Background: an optimization exercise with open tools, aiming at small area, a short achievable clock period and few clock cycles. Do not read the settings as production practice. Only simulation tests tie the RTL to the original design; equivalence was not proved. Power is estimated from default activity; no workload was simulated.

==> run.sh <==
#!/bin/bash
# synth_recipe.tcl (not shown) runs the flow's synth.tcl, then flattens the netlist and writes it again
# the make line also repeats each setting of config.mk as NAME=value (left out here)
make -C /OpenROAD-flow-scripts/flow DESIGN_CONFIG=/design/flow/config.mk WORK_HOME=/design/flow/orfs CLKGATE_MAP_FILE= SYNTH_SCRIPT=/design/flow/synth_recipe.tcl finish
==> design.v <==
module frer_rec (
    input             clk,
    input             rst,
    input             in_valid,
    output reg        in_ready,
    input      [2:0]  in_op,
    input      [1:0]  in_flow,
    input             in_tagged,
    input      [15:0] in_seq,
    input      [31:0] in_now,
    input      [3:0]  in_addr,
    input      [31:0] in_data,
    output reg        out_valid,
    input             out_ready,
    output reg        out_pass,
    output reg [31:0] out_data
);
    localparam OP_FRAME  = 3'd0;
    localparam OP_SWEEP  = 3'd1;
    localparam OP_RRESET = 3'd2;
    localparam OP_PWRITE = 3'd3;
    localparam OP_READ   = 3'd4;
    localparam [2:0] V_PASS    = 3'd0;
    localparam [2:0] V_DUP     = 3'd1;
    localparam [2:0] V_ROGUE   = 3'd2;
    localparam [2:0] V_TL_PASS = 3'd3;
    localparam [2:0] V_TL_DROP = 3'd4;
    localparam [2:0] V_NO_FLOW = 3'd5;
    wire accept = in_valid && in_ready;
    reg        v1;
    reg [2:0]  op1;
    reg [1:0]  fl1;
    reg        tag1;
    reg [15:0] seq1;
    reg [31:0] now1;
    reg [3:0]  addr1;
    always @(posedge clk) begin
        v1    <= accept && !rst;
        op1   <= in_op;
        fl1   <= in_flow;
        tag1  <= in_tagged;
        seq1  <= in_seq;
        now1  <= in_now;
        addr1 <= in_addr;
    end
    reg [6:0]  sg_hlen;
    reg        sg_hlen_ok;
    reg        sg_alg, sg_tns, sg_len;
    reg [15:0] sg_rms;
    reg [15:0] sg_lediff;
    reg [2:0]  sg_paths;
    reg [15:0] sg_leper;
    reg [7:0]  sg_lerst;
    wire pw = accept && in_op == OP_PWRITE;
    always @(posedge clk) begin
        if (rst || (pw && in_addr[1:0] == 2'd0)) begin
            sg_hlen    <= rst ? 7'd0 : in_data[6:0];
            sg_hlen_ok <= !rst && in_data[10:0] >= 11'd2 && in_data[10:0] <= 11'd64;
            sg_alg     <= !rst && in_data[11];
            sg_tns     <= !rst && in_data[13];
            sg_len     <= !rst && in_data[14];
            sg_rms     <= rst ? 16'd0 : in_data[31:16];
        end
        if (rst || (pw && in_addr[1:0] == 2'd1)) begin
            sg_lediff  <= rst ? 16'd0 : in_data[15:0];
            sg_paths   <= rst ? 3'd0 : in_data[18:16];
        end
        if (rst || (pw && in_addr[1:0] == 2'd2)) begin
            sg_leper   <= rst ? 16'd0 : in_data[15:0];
            sg_lerst   <= rst ? 8'd0 : in_data[23:16];
        end
    end
    reg        p_valid   [0:3];
    reg [6:0]  p_hlen    [0:3];
    reg        p_alg     [0:3];
    reg        p_tns     [0:3];
    reg        p_len     [0:3];
    reg [15:0] p_rms     [0:3];
    reg [15:0] p_lediff  [0:3];
    reg [2:0]  p_paths   [0:3];
    reg [15:0] p_leper   [0:3];
    reg [7:0]  p_lerst   [0:3];
    reg        s_take    [0:3];
    reg [15:0] s_rcv     [0:3];
    reg [63:0] s_hist    [0:3];
    reg [31:0] s_pass_us [0:3];
    reg [31:0] s_le_acc  [0:3];
    reg [31:0] s_le_t_us [0:3];
    reg [7:0]  s_le_tests[0:3];
    reg        s_latent  [0:3];
    reg        v2;
    reg [1:0]  fl2;
    reg [15:0] seq2;
    reg [31:0] now2;
    reg [2:0]  addr2;
    reg        x_tframe, x_uframe, x_sweep, x_rreset, x_commit, x_read, x_cread, x_frame;
    reg        x_valid, x_alg, x_tns, x_len;
    reg [2:0]  x_paths;
    reg [7:0]  x_lerst_m1;
    reg [15:0] x_lediff;
    reg [6:0]  x_hlen;
    reg [3:0]  x_addr;
    reg [1:0]  x_to;          
    reg [1:0]  x_td;          
    reg [1:0]  x_rogue, x_dle0, x_dzero, x_done;
    reg [5:0]  x_nd0, x_nd1;  
    reg [5:0]  x_dd0, x_dd1;  
    reg        sel_rcv, sel_pass, sel_let;
    reg        S_take;
    reg [15:0] S_rcv;
    reg [63:0] S_hist;
    reg [31:0] S_pass_us;
    reg [31:0] S_acc;
    reg [31:0] S_le_t;
    reg [7:0]  S_tests;
    reg        S_latent;
    reg        n_take;
    reg [15:0] n_rcv;
    reg [63:0] n_hist;
    reg [31:0] n_pass_us;
    reg [31:0] n_acc;
    reg [31:0] n_le_t;
    reg [7:0]  n_tests;
    reg        n_latent;
    wire       nx_rcv, nx_pass, nx_let;    
    wire        t_valid   = p_valid[fl1];
    wire [6:0]  t_hlen    = p_hlen[fl1];
    wire        t_alg     = p_alg[fl1];
    wire        t_tns     = p_tns[fl1];
    wire        t_len     = p_len[fl1];
    wire [15:0] t_rms     = p_rms[fl1];
    wire [15:0] t_lediff  = p_lediff[fl1];
    wire [2:0]  t_paths   = p_paths[fl1];
    wire [15:0] t_leper   = p_leper[fl1];
    wire [7:0]  t_lerst   = p_lerst[fl1];
    wire        t_take    = s_take[fl1];
    wire [15:0] t_rcv     = s_rcv[fl1];
    wire [63:0] t_hist    = s_hist[fl1];
    wire [31:0] t_pass_us = s_pass_us[fl1];
    wire [31:0] t_acc     = s_le_acc[fl1];
    wire [31:0] t_le_t    = s_le_t_us[fl1];
    wire [7:0]  t_tests   = s_le_tests[fl1];
    wire        t_latent  = s_latent[fl1];
    wire p_frame  = op1 == OP_FRAME;
    wire p_sweep  = op1 == OP_SWEEP;
    wire p_rreset = op1 == OP_RRESET;
    wire p_pwrite = op1 == OP_PWRITE;
    wire p_read   = op1 == OP_READ;
    wire commit_ok = sg_hlen_ok && sg_rms != 16'd0 &&
                     (!sg_len || (sg_paths != 3'd0 && sg_leper != 16'd0 && sg_lerst != 8'd0));
    wire p_commit  = p_pwrite && addr1[1:0] == 2'd3 && commit_ok;
    wire byp = v2 && fl2 == fl1;
    wire [25:0] rlim = {t_rms, 10'd0} - {6'd0, t_rms, 4'd0} - {7'd0, t_rms, 3'd0};
    wire [31:0] sp0  = now1 - t_pass_us;
    wire [31:0] sq0  = now1 - t_pass_us - {6'd0, rlim} - 32'd1;
    wire [31:0] sp1  = now1 - now2;
    wire [31:0] sq1  = now1 - now2 - {6'd0, rlim} - 32'd1;
    wire [25:0] plim = {t_leper, 10'd0} - {6'd0, t_leper, 4'd0} - {7'd0, t_leper, 3'd0};
    wire [31:0] tp0  = now1 - t_le_t;
    wire [31:0] tq0  = now1 - t_le_t - {6'd0, plim};
    wire [31:0] tq1  = now1 - now2 - {6'd0, plim};
    wire [15:0] d0  = seq1 - t_rcv;
    wire [15:0] n0  = t_rcv - seq1;
    wire [15:0] d1  = seq1 - seq2;
    wire [15:0] n1  = seq2 - seq1;
    always @(posedge clk) begin
        v2       <= v1 && !rst;
        fl2      <= fl1;
        seq2     <= seq1;
        now2     <= now1;
        addr2    <= addr1[2:0];
        x_addr   <= addr1;
        x_frame  <= p_frame;
        x_tframe <= p_frame && tag1 && t_valid;
        x_uframe <= p_frame && !tag1 && t_valid;
        x_sweep  <= p_sweep && t_valid;
        x_rreset <= p_rreset && t_valid;
        x_commit <= p_commit;
        x_read   <= p_read;
        x_cread  <= p_read && addr1 <= 4'd8;
        x_valid  <= t_valid;
        x_alg    <= t_alg;
        x_tns    <= t_tns;
        x_len    <= t_len;
        x_paths  <= t_paths;
        x_lerst_m1 <= t_lerst - 8'd1;
        x_lediff <= t_lediff;
        x_hlen   <= t_hlen;
        x_to     <= {!sp1[31] && !sq1[31], !sp0[31] && !sq0[31]};
        x_td     <= {!sp1[31] && !tq1[31], !tp0[31] && !tq0[31]};
        x_rogue  <= {d1[15] ? (n1 >= {9'd0, t_hlen}) : (d1 >= {9'd0, t_hlen}),
                     d0[15] ? (n0 >= {9'd0, t_hlen}) : (d0 >= {9'd0, t_hlen})};
        x_dzero  <= {d1 == 16'd0, d0 == 16'd0};
        x_dle0   <= {d1[15] || d1 == 16'd0, d0[15] || d0 == 16'd0};
        x_done   <= {d1 == 16'd1, d0 == 16'd1};
        x_nd0    <= n0[5:0];
        x_nd1    <= n1[5:0];
        x_dd0    <= d0[5:0];
        x_dd1    <= d1[5:0];
        sel_rcv  <= byp && nx_rcv;
        sel_pass <= byp && nx_pass;
        sel_let  <= byp && nx_let;
        S_take    <= byp ? n_take    : t_take;
        S_rcv     <= byp ? n_rcv     : t_rcv;
        S_hist    <= byp ? n_hist    : t_hist;
        S_pass_us <= byp ? n_pass_us : t_pass_us;
        S_acc     <= byp ? n_acc     : t_acc;
        S_le_t    <= byp ? n_le_t    : t_le_t;
        S_tests   <= byp ? n_tests   : t_tests;
        S_latent  <= byp ? n_latent  : t_latent;
    end
    integer i;
    always @(posedge clk) begin
        for (i = 0; i < 4; i = i + 1) begin
            if (rst || (v1 && p_commit && fl1 == i)) begin
                p_valid[i]  <= !rst;
                p_hlen[i]   <= rst ? 7'd0 : sg_hlen;
                p_alg[i]    <= !rst && sg_alg;
                p_tns[i]    <= !rst && sg_tns;
                p_len[i]    <= !rst && sg_len;
                p_rms[i]    <= rst ? 16'd0 : sg_rms;
                p_lediff[i] <= rst ? 16'd0 : sg_lediff;
                p_paths[i]  <= rst ? 3'd0 : sg_paths;
                p_leper[i]  <= rst ? 16'd0 : sg_leper;
                p_lerst[i]  <= rst ? 8'd0 : sg_lerst;
            end
        end
    end
    wire        do_steps  = x_tframe || x_sweep;
    wire        timed_out = !S_take && (sel_pass ? x_to[1] : x_to[0]);
    wire        test_due  = x_len && (sel_let ? x_td[1] : x_td[0]);
    wire        take0     = S_take || timed_out;
    wire        rogue     = sel_rcv ? x_rogue[1] : x_rogue[0];
    wire        d_zero    = sel_rcv ? x_dzero[1] : x_dzero[0];
    wire        d_le0     = sel_rcv ? x_dle0[1]  : x_dle0[0];
    wire        d_one     = sel_rcv ? x_done[1]  : x_done[0];
    wire [5:0]  nd        = sel_rcv ? x_nd1 : x_nd0;
    wire [5:0]  dd        = sel_rcv ? x_dd1 : x_dd0;
    wire [63:0] win;
    genvar gj;
    generate
        for (gj = 0; gj < 64; gj = gj + 1) begin : g_win
            assign win[gj] = gj < x_hlen;
        end
    endgenerate
    wire        hbit    = S_hist[nd];
    wire        v_dup   = d_le0 && hbit;
    wire [63:0] h_set   = S_hist | (64'd1 << nd);
    wire [63:0] h_shift = ((S_hist << dd) & win) | 64'd1;
    wire [63:0] h_leave = ~S_hist & win & ~(win >> dd);
    wire f_pass  = take0 || (x_alg ? !d_zero : (!rogue && !v_dup));
    wire f_dup   = !take0 && (x_alg ? d_zero : (!rogue && v_dup));
    wire f_rogue = !take0 && !x_alg && rogue;
    wire f_adv   = take0 || x_alg || !d_le0;
    wire f_ooo   = !take0 && (x_alg ? (!d_zero && !d_one)
                                    : (!rogue && (d_le0 ? !v_dup : !d_one)));
    wire f_lost  = !take0 && !x_alg && !rogue && !d_le0;
    wire        acc_neg  = S_acc[31];
    wire [31:0] acc_plus = S_acc + {16'd0, x_lediff};
    wire        acc_over = acc_neg ? acc_plus[31] : (S_acc > {16'd0, x_lediff});
    wire        le_test  = do_steps && test_due;
    wire        le_wrap  = le_test && S_tests == x_lerst_m1;
    wire [31:0] acc_p    = S_acc + {29'd0, x_paths};
    wire [31:0] acc_m    = S_acc - 32'd1;
    wire [31:0] sat_p    = (!acc_neg && acc_p[31]) ? 32'h7FFF_FFFF : acc_p;
    wire [31:0] sat_m    = (S_acc[31:1] == 31'h4000_0000) ? 32'h8000_0001 : acc_m;
    wire        acc_step = x_tframe && x_len && !f_rogue;
    assign nx_rcv  = x_tframe && f_pass && f_adv;
    assign nx_pass = x_tframe && f_pass;
    assign nx_let  = le_test || x_commit;
    always @* begin
        n_take    = S_take;
        n_rcv     = S_rcv;
        n_hist    = S_hist;
        n_pass_us = S_pass_us;
        n_le_t    = S_le_t;
        n_tests   = S_tests;
        n_latent  = S_latent;
        if (le_test) begin
            n_le_t  = now2;
            n_tests = S_tests + 8'd1;
            if (acc_over) n_latent = 1'b1;
        end
        if (le_wrap) begin
            n_tests  = 8'd0;
            n_latent = 1'b0;
        end
        if (acc_step)
            n_acc = f_pass ? (le_wrap ? {29'd0, x_paths} : sat_p)
                           : (le_wrap ? 32'hFFFF_FFFF : sat_m);
        else if (le_wrap)
            n_acc = 32'd0;
        else
            n_acc = S_acc;
        if (x_rreset || (do_steps && timed_out)) begin
            n_take = 1'b1;
            n_hist = 64'd0;
        end
        if (x_tframe) begin
            n_take = 1'b0;
            if (take0) begin
                if (!x_alg) n_hist = win;
            end else if (!x_alg && !rogue) begin
                if (d_le0) begin
                    if (!v_dup) n_hist = h_set;
                end else begin
                    n_hist = h_shift;
                end
            end
        end
        if (nx_pass) n_pass_us = now2;
        if (nx_rcv)  n_rcv = seq2;
        if (x_commit) begin
            n_take    = 1'b1;
            n_rcv     = 16'd0;
            n_hist    = 64'd0;
            n_pass_us = 32'd0;
            n_acc     = 32'd0;
            n_le_t    = now2;
            n_tests   = 8'd0;
            n_latent  = 1'b0;
        end
    end
    integer w;
    always @(posedge clk) begin
        for (w = 0; w < 4; w = w + 1) begin
            if (rst || (v2 && fl2 == w)) begin
                s_take[w]     <= !rst && n_take;
                s_rcv[w]      <= rst ? 16'd0 : n_rcv;
                s_hist[w]     <= rst ? 64'd0 : n_hist;
                s_pass_us[w]  <= rst ? 32'd0 : n_pass_us;
                s_le_acc[w]   <= rst ? 32'd0 : n_acc;
                s_le_t_us[w]  <= rst ? 32'd0 : n_le_t;
                s_le_tests[w] <= rst ? 8'd0 : n_tests;
                s_latent[w]   <= !rst && n_latent;
            end
        end
    end
    wire       flag_r = do_steps && timed_out;
    wire       flag_l = le_test && acc_over;
    reg  [2:0] verdict;
    always @* begin
        if (!x_valid)       verdict = V_NO_FLOW;
        else if (x_uframe)  verdict = x_tns ? V_TL_PASS : V_TL_DROP;
        else if (f_rogue)   verdict = V_ROGUE;
        else if (f_dup)     verdict = V_DUP;
        else                verdict = V_PASS;
    end
    reg [31:0] rd_state;
    always @* begin
        case (addr2)
            3'd1:    rd_state = {x_valid, S_take, S_latent, 13'd0, S_rcv};
            3'd2:    rd_state = S_acc;
            3'd3:    rd_state = S_pass_us;
            3'd4:    rd_state = S_le_t;
            3'd5:    rd_state = {24'd0, S_tests};
            3'd6:    rd_state = S_hist[31:0];
            3'd7:    rd_state = S_hist[63:32];
            default: rd_state = 32'd0;
        endcase
    end
    reg [31:0] res2;
    always @* begin
        if (x_frame)             res2 = {27'd0, flag_l, flag_r, verdict};
        else if (x_sweep)        res2 = {27'd0, flag_l, flag_r, 3'd0};
        else if (x_commit)       res2 = 32'd1;
        else if (x_read)         res2 = rd_state;
        else                     res2 = 32'd0;
    end
    reg        v3;
    reg [1:0]  fl3;
    reg        cread3;
    reg [3:0]  addr3;
    reg        pass3;
    reg [31:0] data3;
    reg        clr3;
    reg [7:0]  inc3;          
    reg [31:0] lpc3;          
    integer g, b;
    reg [3:0] pc;
    reg [31:0] lpc;
    always @* begin
        for (g = 0; g < 8; g = g + 1) begin
            pc = 4'd0;
            for (b = 0; b < 8; b = b + 1)
                pc = pc + {3'd0, h_leave[8*g+b]};
            lpc[4*g +: 4] = (x_tframe && f_lost) ? pc : 4'd0;
        end
    end
    always @(posedge clk) begin
        v3     <= v2 && !rst;
        fl3    <= fl2;
        cread3 <= x_cread;
        addr3  <= x_addr;
        pass3  <= (x_tframe && f_pass) || (x_uframe && x_tns);
        data3  <= res2;
        clr3   <= x_commit;
        inc3   <= {(x_tframe && f_pass) || (x_uframe && x_tns),
                   x_tframe && f_dup,
                   x_tframe && f_ooo,
                   x_tframe && f_rogue,
                   x_uframe,
                   x_rreset || (do_steps && timed_out),
                   le_test && acc_over,
                   le_wrap};
        lpc3   <= lpc;
    end
    reg [31:0] c_passed  [0:3];
    reg [31:0] c_disc    [0:3];
    reg [31:0] c_ooo     [0:3];
    reg [31:0] c_rogue   [0:3];
    reg [31:0] c_lost    [0:3];
    reg [31:0] c_tagless [0:3];
    reg [31:0] c_resets  [0:3];
    reg [31:0] c_lat_err [0:3];
    reg [31:0] c_lat_rst [0:3];
    wire [31:0] cf_passed  = c_passed[fl3];
    wire [31:0] cf_disc    = c_disc[fl3];
    wire [31:0] cf_ooo     = c_ooo[fl3];
    wire [31:0] cf_rogue   = c_rogue[fl3];
    wire [31:0] cf_lost    = c_lost[fl3];
    wire [31:0] cf_tagless = c_tagless[fl3];
    wire [31:0] cf_resets  = c_resets[fl3];
    wire [31:0] cf_lat_err = c_lat_err[fl3];
    wire [31:0] cf_lat_rst = c_lat_rst[fl3];
    wire [6:0] lost_add = {3'd0, lpc3[3:0]}   + {3'd0, lpc3[7:4]}   +
                          {3'd0, lpc3[11:8]}  + {3'd0, lpc3[15:12]} +
                          {3'd0, lpc3[19:16]} + {3'd0, lpc3[23:20]} +
                          {3'd0, lpc3[27:24]} + {3'd0, lpc3[31:28]};
    wire        c_clr = rst || clr3;
    wire [31:0] nc_passed  = c_clr ? 32'd0 : cf_passed  + {31'd0, inc3[7]};
    wire [31:0] nc_disc    = c_clr ? 32'd0 : cf_disc    + {31'd0, inc3[6]};
    wire [31:0] nc_ooo     = c_clr ? 32'd0 : cf_ooo     + {31'd0, inc3[5]};
    wire [31:0] nc_rogue   = c_clr ? 32'd0 : cf_rogue   + {31'd0, inc3[4]};
    wire [31:0] nc_tagless = c_clr ? 32'd0 : cf_tagless + {31'd0, inc3[3]};
    wire [31:0] nc_resets  = c_clr ? 32'd0 : cf_resets  + {31'd0, inc3[2]};
    wire [31:0] nc_lat_err = c_clr ? 32'd0 : cf_lat_err + {31'd0, inc3[1]};
    wire [31:0] nc_lat_rst = c_clr ? 32'd0 : cf_lat_rst + {31'd0, inc3[0]};
    wire [31:0] nc_lost    = c_clr ? 32'd0 : cf_lost    + {25'd0, lost_add};
    integer j;
    always @(posedge clk) begin
        for (j = 0; j < 4; j = j + 1) begin
            if (rst || (v3 && fl3 == j)) begin
                c_passed[j]  <= nc_passed;
                c_disc[j]    <= nc_disc;
                c_ooo[j]     <= nc_ooo;
                c_rogue[j]   <= nc_rogue;
                c_lost[j]    <= nc_lost;
                c_tagless[j] <= nc_tagless;
                c_resets[j]  <= nc_resets;
                c_lat_err[j] <= nc_lat_err;
                c_lat_rst[j] <= nc_lat_rst;
            end
        end
    end
    reg [31:0] rd_cnt;
    always @* begin
        case (addr3)
            4'd0:    rd_cnt = cf_passed;
            4'd1:    rd_cnt = cf_disc;
            4'd2:    rd_cnt = cf_ooo;
            4'd3:    rd_cnt = cf_rogue;
            4'd4:    rd_cnt = cf_lost;
            4'd5:    rd_cnt = cf_tagless;
            4'd6:    rd_cnt = cf_resets;
            4'd7:    rd_cnt = cf_lat_err;
            default: rd_cnt = cf_lat_rst;
        endcase
    end
    wire [32:0] res3 = {pass3, cread3 ? rd_cnt : data3};
    reg [32:0] q0, q1, q2, q3;
    reg [1:0]  q_rd, q_wr;
    reg [2:0]  q_n;
    reg [2:0]  tok;                   
    wire deliver  = out_valid && out_ready;
    wire out_free = !out_valid || out_ready;
    wire q_empty  = q_n == 3'd0;
    wire q_pop    = out_free && !q_empty;
    wire q_push   = v3 && !(out_free && q_empty);
    reg [32:0] q_head;
    always @* begin
        case (q_rd)
            2'd0: q_head = q0;
            2'd1: q_head = q1;
            2'd2: q_head = q2;
            default: q_head = q3;
        endcase
    end
    wire [2:0] tok_n = tok + {2'd0, accept} - {2'd0, deliver};
    always @(posedge clk) begin
        if (rst) begin
            out_valid <= 1'b0;
            q_rd      <= 2'd0;
            q_wr      <= 2'd0;
            q_n       <= 3'd0;
            tok       <= 3'd0;
            in_ready  <= 1'b1;
        end else begin
            tok      <= tok_n;
            in_ready <= tok_n < 3'd5;
            if (out_free) begin
                if (!q_empty) begin
                    out_valid <= 1'b1;
                    {out_pass, out_data} <= q_head;
                end else if (v3) begin
                    out_valid <= 1'b1;
                    {out_pass, out_data} <= res3;
                end else begin
                    out_valid <= 1'b0;
                end
            end
            if (q_push) q_wr <= q_wr + 2'd1;
            if (q_pop)  q_rd <= q_rd + 2'd1;
            q_n <= q_n + {2'd0, q_push} - {2'd0, q_pop};
        end
        if (q_push && q_wr == 2'd0) q0 <= res3;
        if (q_push && q_wr == 2'd1) q1 <= res3;
        if (q_push && q_wr == 2'd2) q2 <= res3;
        if (q_push && q_wr == 2'd3) q3 <= res3;
    end
endmodule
•••••
Word for word, restate the lines above from the line containing "7'd0 : sg_hlen;" through the line containing "x_nd1 : x_nd0;", with both included and nothing else.

                p_hlen[i]   <= rst ? 7'd0 : sg_hlen;
                p_alg[i]    <= !rst && sg_alg;
                p_tns[i]    <= !rst && sg_tns;
                p_len[i]    <= !rst && sg_len;
                p_rms[i]    <= rst ? 16'd0 : sg_rms;
                p_lediff[i] <= rst ? 16'd0 : sg_lediff;
                p_paths[i]  <= rst ? 3'd0 : sg_paths;
                p_leper[i]  <= rst ? 16'd0 : sg_leper;
                p_lerst[i]  <= rst ? 8'd0 : sg_lerst;
            end
        end
    end
    wire        do_steps  = x_tframe || x_sweep;
    wire        timed_out = !S_take && (sel_pass ? x_to[1] : x_to[0]);
    wire        test_due  = x_len && (sel_let ? x_td[1] : x_td[0]);
    wire        take0     = S_take || timed_out;
    wire        rogue     = sel_rcv ? x_rogue[1] : x_rogue[0];
    wire        d_zero    = sel_rcv ? x_dzero[1] : x_dzero[0];
    wire        d_le0     = sel_rcv ? x_dle0[1]  : x_dle0[0];
    wire        d_one     = sel_rcv ? x_done[1]  : x_done[0];
    wire [5:0]  nd        = sel_rcv ? x_nd1 : x_nd0;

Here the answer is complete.